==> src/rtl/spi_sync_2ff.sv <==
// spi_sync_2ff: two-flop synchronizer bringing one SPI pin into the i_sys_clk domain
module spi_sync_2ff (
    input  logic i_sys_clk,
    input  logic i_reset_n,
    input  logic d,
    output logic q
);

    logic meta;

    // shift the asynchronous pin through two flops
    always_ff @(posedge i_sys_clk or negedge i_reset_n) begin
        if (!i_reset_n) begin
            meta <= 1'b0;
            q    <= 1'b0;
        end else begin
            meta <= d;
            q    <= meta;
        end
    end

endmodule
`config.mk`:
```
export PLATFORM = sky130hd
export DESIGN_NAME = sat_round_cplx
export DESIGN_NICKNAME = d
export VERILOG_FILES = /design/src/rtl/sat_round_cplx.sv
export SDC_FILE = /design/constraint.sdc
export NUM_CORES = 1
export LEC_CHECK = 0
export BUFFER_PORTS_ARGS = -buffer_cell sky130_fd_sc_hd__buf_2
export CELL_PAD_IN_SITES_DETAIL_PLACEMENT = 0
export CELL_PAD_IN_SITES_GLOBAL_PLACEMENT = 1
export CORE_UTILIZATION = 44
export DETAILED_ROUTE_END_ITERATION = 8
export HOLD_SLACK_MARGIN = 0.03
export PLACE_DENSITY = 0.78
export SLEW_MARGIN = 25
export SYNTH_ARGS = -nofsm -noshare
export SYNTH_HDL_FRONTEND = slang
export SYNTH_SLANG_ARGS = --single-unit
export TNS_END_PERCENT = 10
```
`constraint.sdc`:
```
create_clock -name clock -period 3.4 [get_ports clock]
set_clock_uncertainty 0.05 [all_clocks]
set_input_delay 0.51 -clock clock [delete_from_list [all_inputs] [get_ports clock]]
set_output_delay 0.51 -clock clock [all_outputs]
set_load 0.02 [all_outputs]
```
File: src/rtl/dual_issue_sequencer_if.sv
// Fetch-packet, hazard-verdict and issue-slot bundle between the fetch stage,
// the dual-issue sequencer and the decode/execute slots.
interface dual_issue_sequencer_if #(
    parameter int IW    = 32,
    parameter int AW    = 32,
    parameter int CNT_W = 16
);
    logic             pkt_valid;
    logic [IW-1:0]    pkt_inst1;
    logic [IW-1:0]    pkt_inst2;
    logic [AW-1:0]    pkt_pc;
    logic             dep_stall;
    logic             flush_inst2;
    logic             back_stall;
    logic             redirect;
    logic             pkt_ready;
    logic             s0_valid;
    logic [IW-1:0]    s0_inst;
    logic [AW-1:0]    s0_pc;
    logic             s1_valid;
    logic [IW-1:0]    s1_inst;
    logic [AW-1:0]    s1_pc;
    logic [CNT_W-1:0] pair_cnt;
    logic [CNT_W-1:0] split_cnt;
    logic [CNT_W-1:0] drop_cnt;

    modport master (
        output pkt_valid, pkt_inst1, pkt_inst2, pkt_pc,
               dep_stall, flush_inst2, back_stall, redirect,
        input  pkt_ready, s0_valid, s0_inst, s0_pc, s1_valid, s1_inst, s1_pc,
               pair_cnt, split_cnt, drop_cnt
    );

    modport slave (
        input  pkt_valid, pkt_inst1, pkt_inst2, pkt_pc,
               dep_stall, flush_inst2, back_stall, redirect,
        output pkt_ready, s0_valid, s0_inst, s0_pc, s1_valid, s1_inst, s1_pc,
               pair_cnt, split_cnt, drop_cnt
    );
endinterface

◆ ◆ ◆ ◆

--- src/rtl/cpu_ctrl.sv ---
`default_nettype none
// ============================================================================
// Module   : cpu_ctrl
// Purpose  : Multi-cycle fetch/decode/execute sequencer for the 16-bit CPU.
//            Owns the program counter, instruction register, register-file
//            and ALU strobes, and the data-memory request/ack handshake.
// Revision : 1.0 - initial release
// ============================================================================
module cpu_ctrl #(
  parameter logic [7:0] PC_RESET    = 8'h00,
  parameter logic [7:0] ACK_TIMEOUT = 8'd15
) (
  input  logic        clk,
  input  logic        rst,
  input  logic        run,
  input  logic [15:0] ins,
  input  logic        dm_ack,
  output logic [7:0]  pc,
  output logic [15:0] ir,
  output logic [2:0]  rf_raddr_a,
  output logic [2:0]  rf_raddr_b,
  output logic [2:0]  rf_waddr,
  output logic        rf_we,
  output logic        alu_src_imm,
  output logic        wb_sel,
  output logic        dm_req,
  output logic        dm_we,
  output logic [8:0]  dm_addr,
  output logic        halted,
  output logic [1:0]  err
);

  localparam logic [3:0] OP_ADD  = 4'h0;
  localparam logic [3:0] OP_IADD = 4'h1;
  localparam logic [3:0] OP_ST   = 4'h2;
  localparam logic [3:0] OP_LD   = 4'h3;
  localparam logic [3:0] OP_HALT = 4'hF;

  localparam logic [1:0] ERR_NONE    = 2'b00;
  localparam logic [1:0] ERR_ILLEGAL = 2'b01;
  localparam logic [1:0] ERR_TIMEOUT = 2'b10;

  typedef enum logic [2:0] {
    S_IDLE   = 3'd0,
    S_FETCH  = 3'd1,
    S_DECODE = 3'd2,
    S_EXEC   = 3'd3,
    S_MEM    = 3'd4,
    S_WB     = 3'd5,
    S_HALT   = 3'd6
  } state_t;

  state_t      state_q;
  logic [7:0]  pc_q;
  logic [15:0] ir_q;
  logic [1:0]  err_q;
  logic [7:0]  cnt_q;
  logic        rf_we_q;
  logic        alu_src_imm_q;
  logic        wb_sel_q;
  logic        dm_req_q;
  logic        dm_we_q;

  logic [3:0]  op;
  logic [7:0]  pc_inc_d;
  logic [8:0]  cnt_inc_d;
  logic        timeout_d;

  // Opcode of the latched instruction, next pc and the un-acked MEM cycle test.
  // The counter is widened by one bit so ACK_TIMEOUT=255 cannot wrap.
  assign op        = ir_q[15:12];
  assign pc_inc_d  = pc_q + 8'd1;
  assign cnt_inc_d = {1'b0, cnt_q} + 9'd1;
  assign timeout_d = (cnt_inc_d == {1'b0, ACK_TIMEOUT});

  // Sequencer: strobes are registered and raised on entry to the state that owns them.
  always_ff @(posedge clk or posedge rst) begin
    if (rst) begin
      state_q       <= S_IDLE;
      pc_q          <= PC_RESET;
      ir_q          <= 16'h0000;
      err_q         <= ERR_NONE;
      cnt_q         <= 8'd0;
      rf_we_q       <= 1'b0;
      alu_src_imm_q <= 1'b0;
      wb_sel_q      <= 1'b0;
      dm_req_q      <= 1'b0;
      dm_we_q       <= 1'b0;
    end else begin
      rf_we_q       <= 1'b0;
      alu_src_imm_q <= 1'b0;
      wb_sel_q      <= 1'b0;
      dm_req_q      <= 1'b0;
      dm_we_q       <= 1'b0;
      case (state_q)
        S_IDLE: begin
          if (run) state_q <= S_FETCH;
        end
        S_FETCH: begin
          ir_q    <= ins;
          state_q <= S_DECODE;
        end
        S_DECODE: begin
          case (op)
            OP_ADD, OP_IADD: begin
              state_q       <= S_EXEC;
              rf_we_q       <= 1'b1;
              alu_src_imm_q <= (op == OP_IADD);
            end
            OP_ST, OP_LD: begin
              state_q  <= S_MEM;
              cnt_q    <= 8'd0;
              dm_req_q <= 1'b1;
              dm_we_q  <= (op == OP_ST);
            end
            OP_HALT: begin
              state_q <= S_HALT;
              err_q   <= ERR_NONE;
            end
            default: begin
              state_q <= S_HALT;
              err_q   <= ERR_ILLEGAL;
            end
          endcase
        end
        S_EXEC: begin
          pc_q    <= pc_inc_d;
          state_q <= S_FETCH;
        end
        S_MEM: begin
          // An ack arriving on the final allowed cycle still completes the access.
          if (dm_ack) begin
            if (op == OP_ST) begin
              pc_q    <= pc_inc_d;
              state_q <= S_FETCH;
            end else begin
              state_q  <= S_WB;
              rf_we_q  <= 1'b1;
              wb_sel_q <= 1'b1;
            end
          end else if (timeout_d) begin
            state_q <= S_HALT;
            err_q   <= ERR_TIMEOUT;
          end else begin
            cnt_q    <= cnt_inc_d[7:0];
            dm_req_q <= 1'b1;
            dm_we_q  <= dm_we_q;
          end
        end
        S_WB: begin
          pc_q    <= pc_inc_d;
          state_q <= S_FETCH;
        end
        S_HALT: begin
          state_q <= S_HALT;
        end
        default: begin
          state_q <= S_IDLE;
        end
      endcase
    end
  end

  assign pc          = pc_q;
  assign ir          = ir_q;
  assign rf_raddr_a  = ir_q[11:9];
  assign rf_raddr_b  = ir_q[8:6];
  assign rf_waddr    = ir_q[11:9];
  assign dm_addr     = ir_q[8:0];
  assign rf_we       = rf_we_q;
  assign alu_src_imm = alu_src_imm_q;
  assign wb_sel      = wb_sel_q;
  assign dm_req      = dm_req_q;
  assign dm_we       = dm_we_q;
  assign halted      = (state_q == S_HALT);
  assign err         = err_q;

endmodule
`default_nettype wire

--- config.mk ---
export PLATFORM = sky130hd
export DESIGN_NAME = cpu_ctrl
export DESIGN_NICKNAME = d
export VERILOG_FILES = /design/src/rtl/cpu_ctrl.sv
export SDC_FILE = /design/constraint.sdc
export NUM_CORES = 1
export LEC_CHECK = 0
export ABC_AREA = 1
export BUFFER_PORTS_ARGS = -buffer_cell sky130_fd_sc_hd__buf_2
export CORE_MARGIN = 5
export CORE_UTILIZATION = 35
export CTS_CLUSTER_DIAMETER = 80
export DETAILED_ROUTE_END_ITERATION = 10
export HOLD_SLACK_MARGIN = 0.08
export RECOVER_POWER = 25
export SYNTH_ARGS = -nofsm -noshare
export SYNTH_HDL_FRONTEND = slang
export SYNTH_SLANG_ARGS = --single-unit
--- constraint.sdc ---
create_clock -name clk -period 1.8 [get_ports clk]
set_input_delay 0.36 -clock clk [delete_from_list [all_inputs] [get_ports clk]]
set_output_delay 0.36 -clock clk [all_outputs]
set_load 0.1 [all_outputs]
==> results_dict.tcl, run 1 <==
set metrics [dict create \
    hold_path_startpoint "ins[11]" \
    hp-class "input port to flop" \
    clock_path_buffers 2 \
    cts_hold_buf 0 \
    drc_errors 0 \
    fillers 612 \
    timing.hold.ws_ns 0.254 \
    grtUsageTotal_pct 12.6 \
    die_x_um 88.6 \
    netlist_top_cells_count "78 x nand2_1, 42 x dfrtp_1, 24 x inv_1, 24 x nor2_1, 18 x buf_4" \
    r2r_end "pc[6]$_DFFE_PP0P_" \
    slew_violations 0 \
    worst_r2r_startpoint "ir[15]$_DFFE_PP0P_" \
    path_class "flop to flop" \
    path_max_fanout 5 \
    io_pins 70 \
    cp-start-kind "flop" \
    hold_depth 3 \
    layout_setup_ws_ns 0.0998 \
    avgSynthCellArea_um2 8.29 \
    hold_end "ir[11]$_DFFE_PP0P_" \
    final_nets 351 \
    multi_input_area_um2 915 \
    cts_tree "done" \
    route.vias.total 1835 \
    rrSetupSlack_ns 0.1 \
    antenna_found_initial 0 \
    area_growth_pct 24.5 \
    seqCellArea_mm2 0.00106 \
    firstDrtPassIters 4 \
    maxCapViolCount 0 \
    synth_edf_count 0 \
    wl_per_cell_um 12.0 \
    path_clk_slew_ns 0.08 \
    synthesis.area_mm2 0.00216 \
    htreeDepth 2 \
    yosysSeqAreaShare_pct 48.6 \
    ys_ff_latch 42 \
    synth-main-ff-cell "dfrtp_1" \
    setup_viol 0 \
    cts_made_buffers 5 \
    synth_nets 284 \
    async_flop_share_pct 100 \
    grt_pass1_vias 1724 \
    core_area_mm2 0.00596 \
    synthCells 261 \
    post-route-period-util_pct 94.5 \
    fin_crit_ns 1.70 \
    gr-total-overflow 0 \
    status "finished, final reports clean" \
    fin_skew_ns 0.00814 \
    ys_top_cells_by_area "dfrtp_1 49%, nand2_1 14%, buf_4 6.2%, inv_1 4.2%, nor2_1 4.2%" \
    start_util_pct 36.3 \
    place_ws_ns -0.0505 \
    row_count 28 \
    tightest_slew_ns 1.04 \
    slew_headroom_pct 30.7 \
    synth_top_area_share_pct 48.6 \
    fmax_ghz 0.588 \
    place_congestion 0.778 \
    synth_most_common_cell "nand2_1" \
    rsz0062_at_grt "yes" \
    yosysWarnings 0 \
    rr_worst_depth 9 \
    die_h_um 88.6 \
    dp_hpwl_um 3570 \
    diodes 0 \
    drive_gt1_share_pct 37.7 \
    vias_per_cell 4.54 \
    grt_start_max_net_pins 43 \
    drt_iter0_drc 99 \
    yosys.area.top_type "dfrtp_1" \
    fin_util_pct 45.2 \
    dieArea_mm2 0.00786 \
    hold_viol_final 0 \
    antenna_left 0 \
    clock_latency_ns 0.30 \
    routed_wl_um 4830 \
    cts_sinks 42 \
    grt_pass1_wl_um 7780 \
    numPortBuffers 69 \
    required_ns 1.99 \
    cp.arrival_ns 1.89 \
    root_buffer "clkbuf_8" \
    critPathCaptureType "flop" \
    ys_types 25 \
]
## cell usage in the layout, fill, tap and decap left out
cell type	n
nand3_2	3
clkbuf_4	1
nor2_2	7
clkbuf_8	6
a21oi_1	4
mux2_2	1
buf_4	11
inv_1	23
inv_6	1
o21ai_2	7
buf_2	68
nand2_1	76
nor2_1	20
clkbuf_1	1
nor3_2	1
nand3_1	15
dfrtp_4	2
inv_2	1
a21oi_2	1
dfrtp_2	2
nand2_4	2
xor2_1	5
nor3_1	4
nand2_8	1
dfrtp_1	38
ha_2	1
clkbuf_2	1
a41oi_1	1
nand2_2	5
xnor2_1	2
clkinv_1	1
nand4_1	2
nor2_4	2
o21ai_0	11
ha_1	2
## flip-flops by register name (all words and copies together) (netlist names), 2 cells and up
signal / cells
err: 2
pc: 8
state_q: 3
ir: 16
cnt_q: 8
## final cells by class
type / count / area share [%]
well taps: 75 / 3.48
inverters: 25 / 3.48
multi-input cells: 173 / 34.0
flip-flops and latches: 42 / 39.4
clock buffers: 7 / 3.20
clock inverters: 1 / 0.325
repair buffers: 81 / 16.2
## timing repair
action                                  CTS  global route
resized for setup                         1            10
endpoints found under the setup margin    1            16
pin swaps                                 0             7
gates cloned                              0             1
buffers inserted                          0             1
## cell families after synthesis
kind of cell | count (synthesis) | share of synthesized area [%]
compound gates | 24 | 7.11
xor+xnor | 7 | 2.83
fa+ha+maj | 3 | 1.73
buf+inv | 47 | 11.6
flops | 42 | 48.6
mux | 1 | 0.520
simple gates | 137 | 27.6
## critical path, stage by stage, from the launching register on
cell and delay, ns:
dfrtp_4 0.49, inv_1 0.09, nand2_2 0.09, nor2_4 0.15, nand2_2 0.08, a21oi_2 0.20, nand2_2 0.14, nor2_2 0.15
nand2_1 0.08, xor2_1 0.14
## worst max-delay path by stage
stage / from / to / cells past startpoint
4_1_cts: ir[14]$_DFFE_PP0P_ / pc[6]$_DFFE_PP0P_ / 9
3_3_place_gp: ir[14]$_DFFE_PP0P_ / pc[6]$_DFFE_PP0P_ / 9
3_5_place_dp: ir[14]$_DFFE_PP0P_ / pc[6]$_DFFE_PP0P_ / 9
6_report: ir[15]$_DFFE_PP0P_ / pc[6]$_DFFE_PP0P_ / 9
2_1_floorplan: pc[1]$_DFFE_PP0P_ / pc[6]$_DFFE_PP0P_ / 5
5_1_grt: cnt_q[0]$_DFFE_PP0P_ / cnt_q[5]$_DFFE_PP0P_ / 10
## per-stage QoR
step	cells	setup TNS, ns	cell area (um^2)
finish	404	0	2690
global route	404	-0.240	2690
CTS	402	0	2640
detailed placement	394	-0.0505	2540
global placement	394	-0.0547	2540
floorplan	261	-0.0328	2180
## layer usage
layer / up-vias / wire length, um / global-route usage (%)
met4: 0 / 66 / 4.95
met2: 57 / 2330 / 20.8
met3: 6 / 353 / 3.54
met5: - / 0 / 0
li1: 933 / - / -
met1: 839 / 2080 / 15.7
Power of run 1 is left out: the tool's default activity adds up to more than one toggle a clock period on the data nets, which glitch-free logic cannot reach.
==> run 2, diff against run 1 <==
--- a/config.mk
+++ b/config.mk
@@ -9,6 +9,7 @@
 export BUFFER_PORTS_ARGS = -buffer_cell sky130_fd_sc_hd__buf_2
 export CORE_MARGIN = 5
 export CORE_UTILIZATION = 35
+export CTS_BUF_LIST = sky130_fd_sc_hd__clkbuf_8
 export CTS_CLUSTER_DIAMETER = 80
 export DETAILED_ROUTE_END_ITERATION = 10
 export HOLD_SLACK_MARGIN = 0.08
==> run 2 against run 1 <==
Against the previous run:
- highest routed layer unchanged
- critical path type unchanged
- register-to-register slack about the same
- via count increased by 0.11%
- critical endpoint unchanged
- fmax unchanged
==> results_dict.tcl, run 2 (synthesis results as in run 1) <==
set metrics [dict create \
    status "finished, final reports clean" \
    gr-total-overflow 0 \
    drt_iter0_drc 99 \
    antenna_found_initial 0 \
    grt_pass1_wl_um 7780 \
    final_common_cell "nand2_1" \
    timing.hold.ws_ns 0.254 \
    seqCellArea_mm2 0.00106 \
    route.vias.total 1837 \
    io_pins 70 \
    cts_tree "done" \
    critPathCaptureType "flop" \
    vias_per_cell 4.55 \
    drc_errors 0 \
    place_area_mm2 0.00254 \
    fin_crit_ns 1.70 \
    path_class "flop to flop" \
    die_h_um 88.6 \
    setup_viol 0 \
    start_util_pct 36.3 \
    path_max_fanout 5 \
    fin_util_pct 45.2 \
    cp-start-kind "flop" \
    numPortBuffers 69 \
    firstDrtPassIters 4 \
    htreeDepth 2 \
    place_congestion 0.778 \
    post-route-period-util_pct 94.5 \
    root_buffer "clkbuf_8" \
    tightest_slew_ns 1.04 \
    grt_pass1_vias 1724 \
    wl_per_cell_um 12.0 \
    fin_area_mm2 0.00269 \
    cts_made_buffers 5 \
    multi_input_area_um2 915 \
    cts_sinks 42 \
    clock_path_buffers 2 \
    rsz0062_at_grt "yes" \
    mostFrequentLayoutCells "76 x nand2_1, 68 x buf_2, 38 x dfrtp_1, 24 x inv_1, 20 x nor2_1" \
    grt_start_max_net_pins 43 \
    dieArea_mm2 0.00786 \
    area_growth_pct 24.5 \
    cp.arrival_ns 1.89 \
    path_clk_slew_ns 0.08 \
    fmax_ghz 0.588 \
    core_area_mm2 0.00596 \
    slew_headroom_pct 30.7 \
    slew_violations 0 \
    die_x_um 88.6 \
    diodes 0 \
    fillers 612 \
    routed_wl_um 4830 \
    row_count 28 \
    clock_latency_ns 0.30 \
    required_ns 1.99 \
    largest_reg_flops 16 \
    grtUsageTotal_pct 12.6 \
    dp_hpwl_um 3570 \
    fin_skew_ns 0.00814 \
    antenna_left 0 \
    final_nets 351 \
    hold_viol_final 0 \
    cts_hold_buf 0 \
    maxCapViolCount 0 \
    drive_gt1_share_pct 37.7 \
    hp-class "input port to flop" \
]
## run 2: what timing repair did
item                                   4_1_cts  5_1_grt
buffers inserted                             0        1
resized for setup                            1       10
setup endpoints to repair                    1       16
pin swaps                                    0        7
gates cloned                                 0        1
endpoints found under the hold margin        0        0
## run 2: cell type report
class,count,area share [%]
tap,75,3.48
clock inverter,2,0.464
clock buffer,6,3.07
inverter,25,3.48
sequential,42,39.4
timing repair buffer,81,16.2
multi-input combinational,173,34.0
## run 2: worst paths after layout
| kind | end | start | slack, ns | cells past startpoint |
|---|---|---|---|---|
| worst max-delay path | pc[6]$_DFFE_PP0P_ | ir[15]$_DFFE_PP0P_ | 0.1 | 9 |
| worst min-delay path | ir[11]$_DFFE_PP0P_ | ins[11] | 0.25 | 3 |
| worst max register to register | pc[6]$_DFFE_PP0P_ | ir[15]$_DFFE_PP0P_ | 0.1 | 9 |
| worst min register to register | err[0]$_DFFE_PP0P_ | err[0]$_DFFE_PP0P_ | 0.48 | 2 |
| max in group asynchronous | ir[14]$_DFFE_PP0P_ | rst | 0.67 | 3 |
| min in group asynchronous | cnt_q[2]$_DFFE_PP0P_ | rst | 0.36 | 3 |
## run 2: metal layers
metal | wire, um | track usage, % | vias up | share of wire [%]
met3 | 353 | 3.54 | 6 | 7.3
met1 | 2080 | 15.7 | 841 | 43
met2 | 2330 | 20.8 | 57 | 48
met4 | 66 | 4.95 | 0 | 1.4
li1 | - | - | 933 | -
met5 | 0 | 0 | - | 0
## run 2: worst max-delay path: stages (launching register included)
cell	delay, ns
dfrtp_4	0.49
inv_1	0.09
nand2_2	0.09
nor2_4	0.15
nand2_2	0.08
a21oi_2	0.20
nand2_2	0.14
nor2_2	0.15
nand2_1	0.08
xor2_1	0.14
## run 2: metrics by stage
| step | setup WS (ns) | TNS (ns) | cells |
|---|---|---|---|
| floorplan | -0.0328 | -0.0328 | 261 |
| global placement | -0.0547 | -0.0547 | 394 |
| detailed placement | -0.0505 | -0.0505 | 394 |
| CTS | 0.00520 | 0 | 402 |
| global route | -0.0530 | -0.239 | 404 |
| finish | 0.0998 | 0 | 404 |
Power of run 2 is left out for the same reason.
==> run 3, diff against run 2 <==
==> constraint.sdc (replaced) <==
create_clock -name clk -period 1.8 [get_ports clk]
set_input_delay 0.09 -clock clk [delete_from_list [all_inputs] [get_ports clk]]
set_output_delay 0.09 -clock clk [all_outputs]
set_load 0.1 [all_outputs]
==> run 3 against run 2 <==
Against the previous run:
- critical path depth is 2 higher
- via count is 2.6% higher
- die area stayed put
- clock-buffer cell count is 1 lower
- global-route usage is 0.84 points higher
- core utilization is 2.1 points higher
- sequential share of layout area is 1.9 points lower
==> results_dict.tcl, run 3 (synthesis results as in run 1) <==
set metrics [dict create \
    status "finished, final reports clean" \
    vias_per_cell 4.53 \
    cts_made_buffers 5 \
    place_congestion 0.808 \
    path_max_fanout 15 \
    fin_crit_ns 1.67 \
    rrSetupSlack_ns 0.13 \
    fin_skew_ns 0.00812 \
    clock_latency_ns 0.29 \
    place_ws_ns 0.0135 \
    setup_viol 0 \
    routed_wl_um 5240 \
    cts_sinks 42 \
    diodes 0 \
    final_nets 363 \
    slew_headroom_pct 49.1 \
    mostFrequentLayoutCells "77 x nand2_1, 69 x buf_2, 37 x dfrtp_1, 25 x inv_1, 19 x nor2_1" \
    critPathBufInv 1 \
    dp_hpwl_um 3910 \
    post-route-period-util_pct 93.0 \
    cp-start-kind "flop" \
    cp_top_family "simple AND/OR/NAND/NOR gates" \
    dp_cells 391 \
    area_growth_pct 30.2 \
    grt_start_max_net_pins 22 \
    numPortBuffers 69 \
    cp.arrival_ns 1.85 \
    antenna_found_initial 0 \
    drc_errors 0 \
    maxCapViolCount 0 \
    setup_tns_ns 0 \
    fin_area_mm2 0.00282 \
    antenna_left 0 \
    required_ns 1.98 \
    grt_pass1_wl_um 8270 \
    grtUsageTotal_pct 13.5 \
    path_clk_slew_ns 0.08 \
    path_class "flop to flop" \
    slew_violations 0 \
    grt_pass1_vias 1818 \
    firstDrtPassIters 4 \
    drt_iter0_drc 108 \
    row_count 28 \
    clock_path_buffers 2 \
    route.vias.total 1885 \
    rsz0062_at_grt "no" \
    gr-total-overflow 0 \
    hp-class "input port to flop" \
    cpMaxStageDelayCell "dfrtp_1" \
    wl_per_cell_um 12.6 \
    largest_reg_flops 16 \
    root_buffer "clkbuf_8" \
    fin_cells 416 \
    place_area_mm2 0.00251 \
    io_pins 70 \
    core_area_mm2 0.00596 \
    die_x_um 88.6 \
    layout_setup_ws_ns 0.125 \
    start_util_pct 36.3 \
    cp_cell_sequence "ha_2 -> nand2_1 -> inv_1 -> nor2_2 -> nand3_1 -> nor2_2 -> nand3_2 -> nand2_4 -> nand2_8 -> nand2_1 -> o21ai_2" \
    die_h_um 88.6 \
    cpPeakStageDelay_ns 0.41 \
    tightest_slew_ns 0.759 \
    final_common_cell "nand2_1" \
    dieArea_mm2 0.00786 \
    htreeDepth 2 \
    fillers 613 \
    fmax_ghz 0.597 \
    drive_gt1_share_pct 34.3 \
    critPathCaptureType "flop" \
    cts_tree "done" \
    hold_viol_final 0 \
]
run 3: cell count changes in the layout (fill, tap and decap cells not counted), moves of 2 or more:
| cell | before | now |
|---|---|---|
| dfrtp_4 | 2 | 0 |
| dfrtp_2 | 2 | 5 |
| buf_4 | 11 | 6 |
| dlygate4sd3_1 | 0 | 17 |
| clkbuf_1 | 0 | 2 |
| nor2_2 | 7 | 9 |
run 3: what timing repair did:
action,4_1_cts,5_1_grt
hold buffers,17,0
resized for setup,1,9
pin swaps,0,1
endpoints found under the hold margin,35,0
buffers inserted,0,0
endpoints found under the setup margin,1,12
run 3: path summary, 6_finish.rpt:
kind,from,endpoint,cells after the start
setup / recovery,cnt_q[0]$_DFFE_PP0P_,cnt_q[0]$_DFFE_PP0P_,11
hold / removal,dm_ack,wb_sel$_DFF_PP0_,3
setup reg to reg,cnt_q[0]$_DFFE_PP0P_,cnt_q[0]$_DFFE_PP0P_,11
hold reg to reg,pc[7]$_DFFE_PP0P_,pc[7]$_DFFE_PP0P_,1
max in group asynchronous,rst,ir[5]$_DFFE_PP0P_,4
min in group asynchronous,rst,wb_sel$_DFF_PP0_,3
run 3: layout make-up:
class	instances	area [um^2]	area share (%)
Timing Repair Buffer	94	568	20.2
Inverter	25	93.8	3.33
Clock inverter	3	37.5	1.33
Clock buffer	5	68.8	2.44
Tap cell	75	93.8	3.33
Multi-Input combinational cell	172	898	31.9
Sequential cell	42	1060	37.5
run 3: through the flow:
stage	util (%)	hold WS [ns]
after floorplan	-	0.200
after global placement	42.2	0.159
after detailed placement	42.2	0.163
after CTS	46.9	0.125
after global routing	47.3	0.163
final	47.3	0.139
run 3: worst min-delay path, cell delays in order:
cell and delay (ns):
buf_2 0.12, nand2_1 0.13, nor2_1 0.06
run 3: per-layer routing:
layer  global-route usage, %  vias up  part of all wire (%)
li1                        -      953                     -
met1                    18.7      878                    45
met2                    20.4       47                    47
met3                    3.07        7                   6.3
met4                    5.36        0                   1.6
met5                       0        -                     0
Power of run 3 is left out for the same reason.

◆ ◆ ◆ ◆

Exercise objective = Output exactly the lines of the material above from the one containing "multi-input cells: 173 / 34.0" up to and including the one containing "## cell families after synthesis".

Output of the exercise =
multi-input cells: 173 / 34.0
flip-flops and latches: 42 / 39.4
clock buffers: 7 / 3.20
clock inverters: 1 / 0.325
repair buffers: 81 / 16.2
## timing repair
action                                  CTS  global route
resized for setup                         1            10
endpoints found under the setup margin    1            16
pin swaps                                 0             7
gates cloned                              0             1
buffers inserted                          0             1
## cell families after synthesis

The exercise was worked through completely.